Right now, if you have a bad marriage, she has no reason to be a trustworthy, transparent wife.


----------



## TheLongOne (Sep 8, 2014)

I believe she does want to make things better but doesn't want toake the effort and probably knows it's going to be a long haul....


----------



## TheLongOne (Sep 8, 2014)

It's the easiest think to sit back and do nothing, and watch the marriage gradually deteriorate.


----------



## anchorwatch (Mar 5, 2012)

There are things you could explore and participate in. Books, programs, MC, and the last ditch relationship programs. If you want I could list them. You could use the knowledge you find there to help yourselves and see where it goes, even on your own. But in the end you need professional help and her cooperation. You might phrase it to her by saying let's do this one last time, before we call it quits. At least say you tried to yourselves and your children. Thoughts?


----------



## Hicks (Jan 14, 2011)

If you want your marriage back, you can't really focus on the lack of trust or the affair.
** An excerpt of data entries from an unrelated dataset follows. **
## src/rtl/mem_io_bus.sv

```systemverilog
// Bus stage behind the multicycle processor: RAM, LEDR, synchronized SW, status/control and Run sequencer.
// Optional instruction counter at 0x3001 is built when INSTR_COUNT_EN is defined.
module mem_io_bus #(
    parameter int RAM_AW = 7,
    parameter int LED_W  = 10,
    parameter int SW_W   = 10
) (
    input  logic              Clock,
    input  logic              Resetn,
    input  logic [15:0]       ADDR,
    input  logic [15:0]       DOUT,
    input  logic              W,
    input  logic              Done,
    input  logic              Start,
    input  logic [SW_W-1:0]   SW,
    output logic [15:0]       DIN,
    output logic              Run,
    output logic [LED_W-1:0]  LEDR
);

    typedef enum logic [1:0] {
        ST_IDLE = 2'b00,
        ST_RUN  = 2'b01,
        ST_HALT = 2'b10
    } state_t;

    logic [15:0]       r_mem [0:2**RAM_AW-1];
    logic [15:0]       r_din;
    logic [LED_W-1:0]  r_ledr;
    logic [SW_W-1:0]   r_sw_meta;
    logic [SW_W-1:0]   r_sw_sync;
    logic              r_start_meta;
    logic              r_start_sync;
    logic              r_start_prev;
    state_t            r_state;
    logic              r_run;

    logic [3:0]        w_region;
    logic [RAM_AW-1:0] w_ram_idx;
    logic [15:0]       w_rd_data;
    logic [15:0]       w_icount;
    logic              w_start_evt;
    logic              w_halt_req;

    assign w_region    = ADDR[15:12];
    assign w_ram_idx   = ADDR[RAM_AW-1:0];
    assign w_start_evt = r_start_sync & ~r_start_prev;
    assign w_halt_req  = W && (w_region == 4'hF) && DOUT[0];

    assign DIN  = r_din;
    assign Run  = r_run;
    assign LEDR = r_ledr;

    // RAM is not reset; the read port samples before the write lands (read-first).
    always_ff @(posedge Clock) begin
        if (W && (w_region == 4'h0)) begin
            r_mem[w_ram_idx] <= DOUT;
        end
    end

    always_comb begin
        w_rd_data = 16'h0000;
        case (w_region)
            4'h0: w_rd_data = r_mem[w_ram_idx];
            4'h1: w_rd_data = 16'(r_ledr);
            4'h2: w_rd_data = 16'(r_sw_sync);
            4'h3: begin
                if (ADDR[11:0] == 12'h000) begin
                    w_rd_data = {14'b0, r_state};
                end else if (ADDR[11:0] == 12'h001) begin
                    w_rd_data = w_icount;
                end
            end
            default: w_rd_data = 16'h0000;
        endcase
    end

    always_ff @(posedge Clock or negedge Resetn) begin
        if (!Resetn) begin
            r_din        <= 16'h0000;
            r_ledr       <= '0;
            r_sw_meta    <= '0;
            r_sw_sync    <= '0;
            r_start_meta <= 1'b0;
            r_start_sync <= 1'b0;
            r_start_prev <= 1'b0;
            r_state      <= ST_IDLE;
            r_run        <= 1'b0;
        end else begin
            r_din        <= w_rd_data;
            r_sw_meta    <= SW;
            r_sw_sync    <= r_sw_meta;
            r_start_meta <= Start;
            r_start_sync <= r_start_meta;
            r_start_prev <= r_start_sync;
            if (W && (w_region == 4'h1)) begin
                r_ledr <= DOUT[LED_W-1:0];
            end
            // Start events are ignored while running, so a coincident halt write wins.
            case (r_state)
                ST_IDLE, ST_HALT: begin
                    if (w_start_evt) begin
                        r_state <= ST_RUN;
                        r_run   <= 1'b1;
                    end
                end
                ST_RUN: begin
                    if (w_halt_req) begin
                        r_state <= ST_HALT;
                        r_run   <= 1'b0;
                    end
                end
                default: begin
                    r_state <= ST_IDLE;
                    r_run   <= 1'b0;
                end
            endcase
        end
    end

`ifdef INSTR_COUNT_EN
    logic [15:0] r_icount;

    always_ff @(posedge Clock or negedge Resetn) begin
        if (!Resetn) begin
            r_icount <= 16'h0000;
        end else if (Done && r_run && (r_icount != 16'hFFFF)) begin
            r_icount <= r_icount + 16'd1;
        end
    end

    assign w_icount = r_icount;
`else
    logic w_unused;

    assign w_icount = 16'h0000;
    assign w_unused = Done;
`endif

endmodule

```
You should focus on making the marriage something she would want to return to.

The answer to your question is to start courting her, start meeting her needs, start doing things together, start planning fun things...


----------



## TheLongOne (Sep 8, 2014)

Thanks for the replies, we identified we need to communicate more, we've been leading seperate lives under the same roof for years and the ways have stuck. I take on board all you said Hick, starting dating again is something we need to work on, it's going to be strange at first! Thanks


----------



## tulsy (Nov 30, 2012)

TheLongOne said:


> ...My wife (32)...no physical affair emotional only. ...i asked her to be totally transparent with phones, emails, social media accounts but that never really happened to the degree i had hoped, from then until now we have grown apart....She doesnt want to speak to anyone else about it but seems to have got it into her head that we will end up seperating anyways....


She had an EA and was hardly forth coming about it. You had to shut the guy down, and she never really gave you any hope after that.

It doesn't sound like she's into you at all. No sex for years? Separate beds? Your marriage is on life support, and when she says she's not interested in getting help, she means she no longer cares if the marriage survives.

Unfortunately, you CANNOT save a marriage on your own. You have to do it as a team or it just don't work. Listen to what anchorwatch suggested about, because that would be a good way to approach it.

Still, you have to think this over long and hard for your own sake. If you are going to be dragging her feet the whole way, is it worth saving? Judge her efforts to salvage this relationship, but also know when she's not helping with the repairs.

It sounds like there was possibly some rug-sweeping of her past affair, and this created a huge rift. If she didn't try to help you heal, she probably checked out 4 years ago.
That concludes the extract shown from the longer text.